* **Task**: In the entries that follow, the lines from the one with "export DESIGN_NICKNAME = fast_to_slow" through the one with "fp_util = 0.411" are the ones to write out, exactly and with both ends included. Nothing else should appear.

[Saved entries]

::::

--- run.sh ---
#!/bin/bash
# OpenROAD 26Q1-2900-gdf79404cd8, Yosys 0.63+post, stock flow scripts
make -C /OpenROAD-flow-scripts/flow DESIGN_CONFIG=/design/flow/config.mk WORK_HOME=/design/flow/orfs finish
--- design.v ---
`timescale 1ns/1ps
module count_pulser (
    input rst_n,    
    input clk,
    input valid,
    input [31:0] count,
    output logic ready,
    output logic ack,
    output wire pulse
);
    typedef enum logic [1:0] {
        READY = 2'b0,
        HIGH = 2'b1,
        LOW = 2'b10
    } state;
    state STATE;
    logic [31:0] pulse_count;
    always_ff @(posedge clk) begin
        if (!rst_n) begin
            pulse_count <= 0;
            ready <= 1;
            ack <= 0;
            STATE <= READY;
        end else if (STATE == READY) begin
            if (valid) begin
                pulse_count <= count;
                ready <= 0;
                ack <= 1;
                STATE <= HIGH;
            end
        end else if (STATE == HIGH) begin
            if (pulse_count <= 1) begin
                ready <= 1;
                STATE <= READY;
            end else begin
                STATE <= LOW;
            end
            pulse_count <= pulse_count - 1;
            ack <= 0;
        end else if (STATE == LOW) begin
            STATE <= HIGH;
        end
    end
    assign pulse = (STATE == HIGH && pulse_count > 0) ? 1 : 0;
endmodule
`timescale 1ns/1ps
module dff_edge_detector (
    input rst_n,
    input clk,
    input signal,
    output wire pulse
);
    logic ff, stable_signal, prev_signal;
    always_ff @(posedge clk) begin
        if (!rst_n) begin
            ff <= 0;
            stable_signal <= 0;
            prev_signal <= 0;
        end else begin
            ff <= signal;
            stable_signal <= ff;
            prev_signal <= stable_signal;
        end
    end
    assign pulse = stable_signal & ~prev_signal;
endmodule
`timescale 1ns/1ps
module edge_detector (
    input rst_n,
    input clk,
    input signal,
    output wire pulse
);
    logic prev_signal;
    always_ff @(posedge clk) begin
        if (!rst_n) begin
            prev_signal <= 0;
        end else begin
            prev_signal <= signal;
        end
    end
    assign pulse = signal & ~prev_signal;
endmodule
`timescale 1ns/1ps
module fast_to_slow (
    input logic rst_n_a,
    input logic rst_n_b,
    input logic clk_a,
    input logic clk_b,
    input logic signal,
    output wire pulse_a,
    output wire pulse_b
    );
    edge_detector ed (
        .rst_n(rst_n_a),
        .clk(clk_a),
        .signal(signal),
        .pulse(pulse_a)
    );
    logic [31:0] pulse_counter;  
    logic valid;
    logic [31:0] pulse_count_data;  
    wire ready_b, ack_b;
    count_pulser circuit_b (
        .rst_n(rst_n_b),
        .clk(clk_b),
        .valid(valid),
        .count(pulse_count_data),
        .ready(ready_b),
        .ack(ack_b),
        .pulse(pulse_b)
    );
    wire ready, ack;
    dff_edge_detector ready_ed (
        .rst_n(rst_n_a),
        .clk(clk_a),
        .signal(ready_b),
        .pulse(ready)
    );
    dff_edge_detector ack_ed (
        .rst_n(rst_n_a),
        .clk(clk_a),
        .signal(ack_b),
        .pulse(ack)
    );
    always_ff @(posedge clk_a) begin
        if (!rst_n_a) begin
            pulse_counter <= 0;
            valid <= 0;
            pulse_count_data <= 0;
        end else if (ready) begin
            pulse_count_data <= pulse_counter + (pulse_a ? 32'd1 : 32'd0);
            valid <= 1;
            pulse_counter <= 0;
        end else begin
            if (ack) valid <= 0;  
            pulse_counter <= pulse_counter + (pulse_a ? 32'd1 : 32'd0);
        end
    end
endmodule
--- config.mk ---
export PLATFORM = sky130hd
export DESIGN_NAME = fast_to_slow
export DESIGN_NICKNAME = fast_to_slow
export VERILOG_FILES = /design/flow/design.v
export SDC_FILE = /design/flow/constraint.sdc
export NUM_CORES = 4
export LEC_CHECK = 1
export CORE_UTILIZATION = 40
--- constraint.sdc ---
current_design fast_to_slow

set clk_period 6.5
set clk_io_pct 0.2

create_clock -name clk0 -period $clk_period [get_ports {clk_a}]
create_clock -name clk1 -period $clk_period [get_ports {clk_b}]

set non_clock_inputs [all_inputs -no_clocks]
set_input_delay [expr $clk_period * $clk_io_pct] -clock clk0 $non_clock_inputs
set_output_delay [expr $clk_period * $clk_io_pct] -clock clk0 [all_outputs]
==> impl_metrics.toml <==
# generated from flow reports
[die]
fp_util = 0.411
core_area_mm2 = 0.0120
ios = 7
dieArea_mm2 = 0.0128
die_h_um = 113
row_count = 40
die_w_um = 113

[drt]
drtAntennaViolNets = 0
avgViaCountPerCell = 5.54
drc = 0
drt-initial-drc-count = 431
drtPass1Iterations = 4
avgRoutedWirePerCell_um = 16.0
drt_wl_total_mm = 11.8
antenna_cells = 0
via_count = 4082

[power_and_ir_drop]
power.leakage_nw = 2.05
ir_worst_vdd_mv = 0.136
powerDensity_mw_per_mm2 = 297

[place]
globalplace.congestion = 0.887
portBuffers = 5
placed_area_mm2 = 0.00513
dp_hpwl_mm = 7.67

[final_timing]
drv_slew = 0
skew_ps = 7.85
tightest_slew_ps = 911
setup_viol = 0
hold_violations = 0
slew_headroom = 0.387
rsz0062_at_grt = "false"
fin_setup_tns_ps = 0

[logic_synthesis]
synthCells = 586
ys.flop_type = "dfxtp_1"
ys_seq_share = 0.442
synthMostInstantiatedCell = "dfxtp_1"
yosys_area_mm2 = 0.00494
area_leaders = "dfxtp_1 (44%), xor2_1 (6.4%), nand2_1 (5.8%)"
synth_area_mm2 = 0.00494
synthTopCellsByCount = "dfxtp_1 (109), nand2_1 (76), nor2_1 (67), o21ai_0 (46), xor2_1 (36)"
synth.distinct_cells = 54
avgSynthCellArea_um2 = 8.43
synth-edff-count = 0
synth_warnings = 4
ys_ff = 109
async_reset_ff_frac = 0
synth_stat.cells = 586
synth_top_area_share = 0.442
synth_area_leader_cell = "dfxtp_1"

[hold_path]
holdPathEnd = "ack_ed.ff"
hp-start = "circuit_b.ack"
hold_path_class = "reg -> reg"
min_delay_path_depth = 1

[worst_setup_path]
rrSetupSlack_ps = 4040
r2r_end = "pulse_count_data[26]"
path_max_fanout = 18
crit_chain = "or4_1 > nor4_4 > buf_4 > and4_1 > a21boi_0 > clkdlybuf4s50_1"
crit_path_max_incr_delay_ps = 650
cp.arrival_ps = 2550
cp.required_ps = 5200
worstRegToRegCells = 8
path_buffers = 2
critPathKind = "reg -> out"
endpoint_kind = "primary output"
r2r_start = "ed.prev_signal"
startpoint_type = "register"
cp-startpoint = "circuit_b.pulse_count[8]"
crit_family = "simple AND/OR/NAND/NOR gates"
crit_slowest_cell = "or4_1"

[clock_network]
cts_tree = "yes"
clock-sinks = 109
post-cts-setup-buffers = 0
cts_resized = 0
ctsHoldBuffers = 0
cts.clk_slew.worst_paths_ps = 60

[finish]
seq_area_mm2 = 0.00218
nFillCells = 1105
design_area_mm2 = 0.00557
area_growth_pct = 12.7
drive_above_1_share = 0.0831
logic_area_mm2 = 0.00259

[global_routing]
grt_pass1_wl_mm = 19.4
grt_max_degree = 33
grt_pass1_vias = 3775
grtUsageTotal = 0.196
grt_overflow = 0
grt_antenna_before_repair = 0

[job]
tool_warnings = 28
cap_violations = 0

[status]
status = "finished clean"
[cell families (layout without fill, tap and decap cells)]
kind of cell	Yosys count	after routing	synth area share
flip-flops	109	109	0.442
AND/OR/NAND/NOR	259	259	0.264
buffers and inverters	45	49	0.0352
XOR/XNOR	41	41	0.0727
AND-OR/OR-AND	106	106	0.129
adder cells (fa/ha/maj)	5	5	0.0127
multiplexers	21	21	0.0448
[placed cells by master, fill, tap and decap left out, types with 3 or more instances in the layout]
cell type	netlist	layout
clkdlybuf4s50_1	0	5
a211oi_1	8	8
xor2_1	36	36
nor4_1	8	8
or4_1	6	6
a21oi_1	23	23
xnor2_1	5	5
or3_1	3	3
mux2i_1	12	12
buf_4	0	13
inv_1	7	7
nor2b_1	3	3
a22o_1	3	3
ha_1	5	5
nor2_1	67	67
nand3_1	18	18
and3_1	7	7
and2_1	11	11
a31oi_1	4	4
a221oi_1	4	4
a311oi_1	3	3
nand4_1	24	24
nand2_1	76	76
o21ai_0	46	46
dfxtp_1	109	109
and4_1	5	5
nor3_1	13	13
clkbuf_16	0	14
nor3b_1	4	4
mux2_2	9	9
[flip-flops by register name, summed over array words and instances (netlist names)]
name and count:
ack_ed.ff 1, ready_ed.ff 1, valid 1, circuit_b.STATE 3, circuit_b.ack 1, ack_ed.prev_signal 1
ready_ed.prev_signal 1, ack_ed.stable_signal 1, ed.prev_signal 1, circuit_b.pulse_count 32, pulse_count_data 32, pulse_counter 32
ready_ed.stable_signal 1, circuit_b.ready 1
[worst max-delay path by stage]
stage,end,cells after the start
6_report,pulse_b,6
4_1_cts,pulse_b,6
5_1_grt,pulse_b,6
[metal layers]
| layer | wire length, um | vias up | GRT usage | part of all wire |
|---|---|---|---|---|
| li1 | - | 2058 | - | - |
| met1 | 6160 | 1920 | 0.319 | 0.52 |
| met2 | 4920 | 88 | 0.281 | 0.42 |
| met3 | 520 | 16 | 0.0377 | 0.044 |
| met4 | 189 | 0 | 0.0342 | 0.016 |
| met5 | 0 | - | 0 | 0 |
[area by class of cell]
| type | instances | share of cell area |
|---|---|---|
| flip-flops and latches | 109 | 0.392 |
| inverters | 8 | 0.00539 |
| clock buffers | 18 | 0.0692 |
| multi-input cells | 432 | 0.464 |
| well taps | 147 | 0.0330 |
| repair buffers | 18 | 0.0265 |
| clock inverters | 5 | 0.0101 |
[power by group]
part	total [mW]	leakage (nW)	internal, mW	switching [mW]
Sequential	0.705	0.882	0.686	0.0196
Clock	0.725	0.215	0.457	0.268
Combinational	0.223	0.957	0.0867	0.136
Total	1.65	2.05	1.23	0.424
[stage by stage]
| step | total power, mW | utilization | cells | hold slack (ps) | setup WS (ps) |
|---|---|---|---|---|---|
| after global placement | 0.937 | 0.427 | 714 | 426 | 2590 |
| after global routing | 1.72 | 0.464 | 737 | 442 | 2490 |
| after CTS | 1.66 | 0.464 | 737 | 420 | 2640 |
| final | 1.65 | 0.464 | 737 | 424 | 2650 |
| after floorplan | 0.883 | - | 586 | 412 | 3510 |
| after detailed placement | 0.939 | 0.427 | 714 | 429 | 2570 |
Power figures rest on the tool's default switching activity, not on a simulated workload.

::::

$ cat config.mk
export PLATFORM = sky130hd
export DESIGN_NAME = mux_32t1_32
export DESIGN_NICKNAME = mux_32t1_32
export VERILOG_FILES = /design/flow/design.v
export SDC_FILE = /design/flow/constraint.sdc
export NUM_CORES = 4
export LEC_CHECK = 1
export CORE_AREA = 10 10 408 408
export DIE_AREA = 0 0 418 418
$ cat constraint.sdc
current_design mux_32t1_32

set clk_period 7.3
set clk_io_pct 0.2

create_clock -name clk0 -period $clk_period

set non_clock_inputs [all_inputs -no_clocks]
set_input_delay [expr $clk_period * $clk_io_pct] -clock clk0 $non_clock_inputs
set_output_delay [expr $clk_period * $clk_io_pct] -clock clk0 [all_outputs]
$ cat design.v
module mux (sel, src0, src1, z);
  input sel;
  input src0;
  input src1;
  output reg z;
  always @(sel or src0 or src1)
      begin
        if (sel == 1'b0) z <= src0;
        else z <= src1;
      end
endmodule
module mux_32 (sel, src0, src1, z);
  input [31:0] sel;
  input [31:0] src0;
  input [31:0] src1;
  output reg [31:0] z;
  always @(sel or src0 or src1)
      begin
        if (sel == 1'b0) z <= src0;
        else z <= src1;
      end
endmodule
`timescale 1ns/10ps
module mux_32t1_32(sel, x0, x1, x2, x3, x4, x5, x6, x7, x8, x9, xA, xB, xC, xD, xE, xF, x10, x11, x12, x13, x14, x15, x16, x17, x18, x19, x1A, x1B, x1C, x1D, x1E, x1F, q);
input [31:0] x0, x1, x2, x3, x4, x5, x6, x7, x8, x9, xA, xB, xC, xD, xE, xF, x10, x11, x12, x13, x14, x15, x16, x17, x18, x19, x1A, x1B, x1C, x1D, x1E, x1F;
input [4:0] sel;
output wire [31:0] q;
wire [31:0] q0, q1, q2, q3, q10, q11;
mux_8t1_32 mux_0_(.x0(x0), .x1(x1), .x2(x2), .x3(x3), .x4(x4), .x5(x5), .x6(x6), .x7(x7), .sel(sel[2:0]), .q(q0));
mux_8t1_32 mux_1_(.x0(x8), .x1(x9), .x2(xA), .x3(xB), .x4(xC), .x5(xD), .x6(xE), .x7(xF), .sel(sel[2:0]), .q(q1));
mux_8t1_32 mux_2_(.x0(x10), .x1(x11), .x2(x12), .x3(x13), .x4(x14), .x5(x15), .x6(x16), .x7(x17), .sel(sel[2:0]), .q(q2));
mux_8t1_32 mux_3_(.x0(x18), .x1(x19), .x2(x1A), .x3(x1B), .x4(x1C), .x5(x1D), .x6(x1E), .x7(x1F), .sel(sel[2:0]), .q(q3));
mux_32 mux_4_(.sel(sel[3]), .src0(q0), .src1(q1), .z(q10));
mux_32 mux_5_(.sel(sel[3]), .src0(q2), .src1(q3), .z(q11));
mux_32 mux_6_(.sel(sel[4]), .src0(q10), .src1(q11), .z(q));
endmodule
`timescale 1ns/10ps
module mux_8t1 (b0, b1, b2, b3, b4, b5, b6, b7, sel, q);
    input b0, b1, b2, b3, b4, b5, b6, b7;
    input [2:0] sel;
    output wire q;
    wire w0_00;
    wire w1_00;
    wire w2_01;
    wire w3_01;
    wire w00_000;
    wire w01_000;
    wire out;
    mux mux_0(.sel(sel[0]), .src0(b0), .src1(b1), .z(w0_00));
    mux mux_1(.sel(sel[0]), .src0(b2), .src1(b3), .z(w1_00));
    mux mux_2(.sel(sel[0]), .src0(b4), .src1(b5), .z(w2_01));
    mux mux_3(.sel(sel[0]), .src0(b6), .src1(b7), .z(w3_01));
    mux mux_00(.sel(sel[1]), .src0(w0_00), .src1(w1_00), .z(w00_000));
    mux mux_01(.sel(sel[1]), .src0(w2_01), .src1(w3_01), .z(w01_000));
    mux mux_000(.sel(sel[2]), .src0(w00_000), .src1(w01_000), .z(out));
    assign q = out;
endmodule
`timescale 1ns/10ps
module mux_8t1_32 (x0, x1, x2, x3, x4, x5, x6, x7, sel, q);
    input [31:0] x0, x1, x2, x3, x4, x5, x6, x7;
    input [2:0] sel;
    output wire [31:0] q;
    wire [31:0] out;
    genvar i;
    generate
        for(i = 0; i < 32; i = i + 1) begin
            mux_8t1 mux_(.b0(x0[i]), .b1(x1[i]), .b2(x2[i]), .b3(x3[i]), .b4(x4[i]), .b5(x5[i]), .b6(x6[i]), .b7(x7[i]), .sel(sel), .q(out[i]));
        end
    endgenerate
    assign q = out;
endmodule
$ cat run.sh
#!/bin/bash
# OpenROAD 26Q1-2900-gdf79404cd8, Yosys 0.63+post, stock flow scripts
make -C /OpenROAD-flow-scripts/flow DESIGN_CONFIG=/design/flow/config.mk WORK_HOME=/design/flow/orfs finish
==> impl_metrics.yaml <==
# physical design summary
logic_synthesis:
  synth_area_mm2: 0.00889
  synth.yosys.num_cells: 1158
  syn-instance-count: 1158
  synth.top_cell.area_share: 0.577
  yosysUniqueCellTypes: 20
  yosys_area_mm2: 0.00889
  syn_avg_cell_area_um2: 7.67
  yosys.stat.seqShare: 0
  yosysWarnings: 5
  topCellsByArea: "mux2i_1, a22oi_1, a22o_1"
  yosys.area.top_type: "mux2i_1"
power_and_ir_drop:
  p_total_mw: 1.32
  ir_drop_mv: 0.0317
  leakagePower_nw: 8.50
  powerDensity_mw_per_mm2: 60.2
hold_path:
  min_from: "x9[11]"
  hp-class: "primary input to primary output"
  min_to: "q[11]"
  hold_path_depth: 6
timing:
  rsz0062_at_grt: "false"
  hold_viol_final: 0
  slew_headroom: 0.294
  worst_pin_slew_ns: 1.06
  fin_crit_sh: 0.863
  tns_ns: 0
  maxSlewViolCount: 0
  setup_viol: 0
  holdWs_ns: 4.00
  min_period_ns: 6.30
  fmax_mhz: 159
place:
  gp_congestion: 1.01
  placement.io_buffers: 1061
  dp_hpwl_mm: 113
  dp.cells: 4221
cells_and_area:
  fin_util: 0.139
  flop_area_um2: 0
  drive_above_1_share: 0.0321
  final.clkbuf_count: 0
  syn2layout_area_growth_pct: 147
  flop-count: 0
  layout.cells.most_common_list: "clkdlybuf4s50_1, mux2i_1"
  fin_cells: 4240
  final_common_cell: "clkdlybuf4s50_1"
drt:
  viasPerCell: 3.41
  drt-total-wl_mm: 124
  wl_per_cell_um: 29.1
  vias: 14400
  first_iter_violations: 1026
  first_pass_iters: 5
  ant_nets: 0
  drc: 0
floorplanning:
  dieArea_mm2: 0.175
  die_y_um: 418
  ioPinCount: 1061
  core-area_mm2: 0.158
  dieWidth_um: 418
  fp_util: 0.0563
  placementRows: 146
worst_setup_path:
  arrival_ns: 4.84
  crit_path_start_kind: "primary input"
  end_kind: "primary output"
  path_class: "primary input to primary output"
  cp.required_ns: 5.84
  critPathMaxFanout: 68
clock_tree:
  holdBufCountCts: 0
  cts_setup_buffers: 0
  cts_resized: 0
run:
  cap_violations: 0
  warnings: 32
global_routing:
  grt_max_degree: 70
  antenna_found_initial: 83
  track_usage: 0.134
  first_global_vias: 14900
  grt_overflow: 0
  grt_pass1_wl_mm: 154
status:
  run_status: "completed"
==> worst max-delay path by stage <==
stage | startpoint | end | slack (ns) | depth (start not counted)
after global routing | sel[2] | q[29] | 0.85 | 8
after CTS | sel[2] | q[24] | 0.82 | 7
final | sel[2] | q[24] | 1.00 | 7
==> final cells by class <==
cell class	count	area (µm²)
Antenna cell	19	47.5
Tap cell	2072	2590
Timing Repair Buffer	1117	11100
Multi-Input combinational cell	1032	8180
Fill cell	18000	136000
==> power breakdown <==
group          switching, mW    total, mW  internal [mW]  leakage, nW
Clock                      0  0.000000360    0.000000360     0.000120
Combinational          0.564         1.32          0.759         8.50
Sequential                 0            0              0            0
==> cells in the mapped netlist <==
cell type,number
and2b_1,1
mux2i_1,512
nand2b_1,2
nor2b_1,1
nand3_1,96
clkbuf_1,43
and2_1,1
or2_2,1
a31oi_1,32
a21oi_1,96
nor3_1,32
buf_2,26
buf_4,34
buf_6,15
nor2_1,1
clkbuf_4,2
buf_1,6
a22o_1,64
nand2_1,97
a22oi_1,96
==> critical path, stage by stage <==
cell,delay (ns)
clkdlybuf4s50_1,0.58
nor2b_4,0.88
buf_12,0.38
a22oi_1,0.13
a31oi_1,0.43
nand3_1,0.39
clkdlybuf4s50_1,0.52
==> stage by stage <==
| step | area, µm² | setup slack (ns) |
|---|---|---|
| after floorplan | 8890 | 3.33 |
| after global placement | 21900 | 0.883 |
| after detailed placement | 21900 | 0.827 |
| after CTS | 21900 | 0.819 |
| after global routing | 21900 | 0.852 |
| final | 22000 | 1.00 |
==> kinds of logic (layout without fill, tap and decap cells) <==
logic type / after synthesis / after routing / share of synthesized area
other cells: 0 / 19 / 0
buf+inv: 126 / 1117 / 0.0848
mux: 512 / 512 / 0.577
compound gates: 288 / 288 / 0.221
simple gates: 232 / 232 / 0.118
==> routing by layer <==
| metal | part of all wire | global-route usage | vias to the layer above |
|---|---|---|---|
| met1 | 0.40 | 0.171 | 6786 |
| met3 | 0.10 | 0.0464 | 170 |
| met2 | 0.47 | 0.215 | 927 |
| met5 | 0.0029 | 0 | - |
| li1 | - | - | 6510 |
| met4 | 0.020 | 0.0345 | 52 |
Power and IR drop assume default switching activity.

::::

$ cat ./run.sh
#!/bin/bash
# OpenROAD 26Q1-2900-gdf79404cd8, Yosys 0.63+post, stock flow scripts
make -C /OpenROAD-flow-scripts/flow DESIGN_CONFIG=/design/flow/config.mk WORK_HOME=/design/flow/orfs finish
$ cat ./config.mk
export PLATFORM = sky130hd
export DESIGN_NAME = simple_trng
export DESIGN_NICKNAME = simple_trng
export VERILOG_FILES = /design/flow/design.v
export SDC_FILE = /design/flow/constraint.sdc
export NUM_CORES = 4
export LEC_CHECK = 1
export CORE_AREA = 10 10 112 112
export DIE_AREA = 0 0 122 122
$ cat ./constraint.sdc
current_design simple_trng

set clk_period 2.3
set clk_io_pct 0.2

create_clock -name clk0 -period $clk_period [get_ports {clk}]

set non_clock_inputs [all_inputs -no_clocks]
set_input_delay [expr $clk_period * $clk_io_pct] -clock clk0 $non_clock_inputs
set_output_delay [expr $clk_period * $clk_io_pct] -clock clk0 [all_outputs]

::::

* **Completed task**:
export DESIGN_NICKNAME = fast_to_slow
export VERILOG_FILES = /design/flow/design.v
export SDC_FILE = /design/flow/constraint.sdc
export NUM_CORES = 4
export LEC_CHECK = 1
export CORE_UTILIZATION = 40
--- constraint.sdc ---
current_design fast_to_slow

set clk_period 6.5
set clk_io_pct 0.2

create_clock -name clk0 -period $clk_period [get_ports {clk_a}]
create_clock -name clk1 -period $clk_period [get_ports {clk_b}]

set non_clock_inputs [all_inputs -no_clocks]
set_input_delay [expr $clk_period * $clk_io_pct] -clock clk0 $non_clock_inputs
set_output_delay [expr $clk_period * $clk_io_pct] -clock clk0 [all_outputs]
==> impl_metrics.toml <==
# generated from flow reports
[die]
fp_util = 0.411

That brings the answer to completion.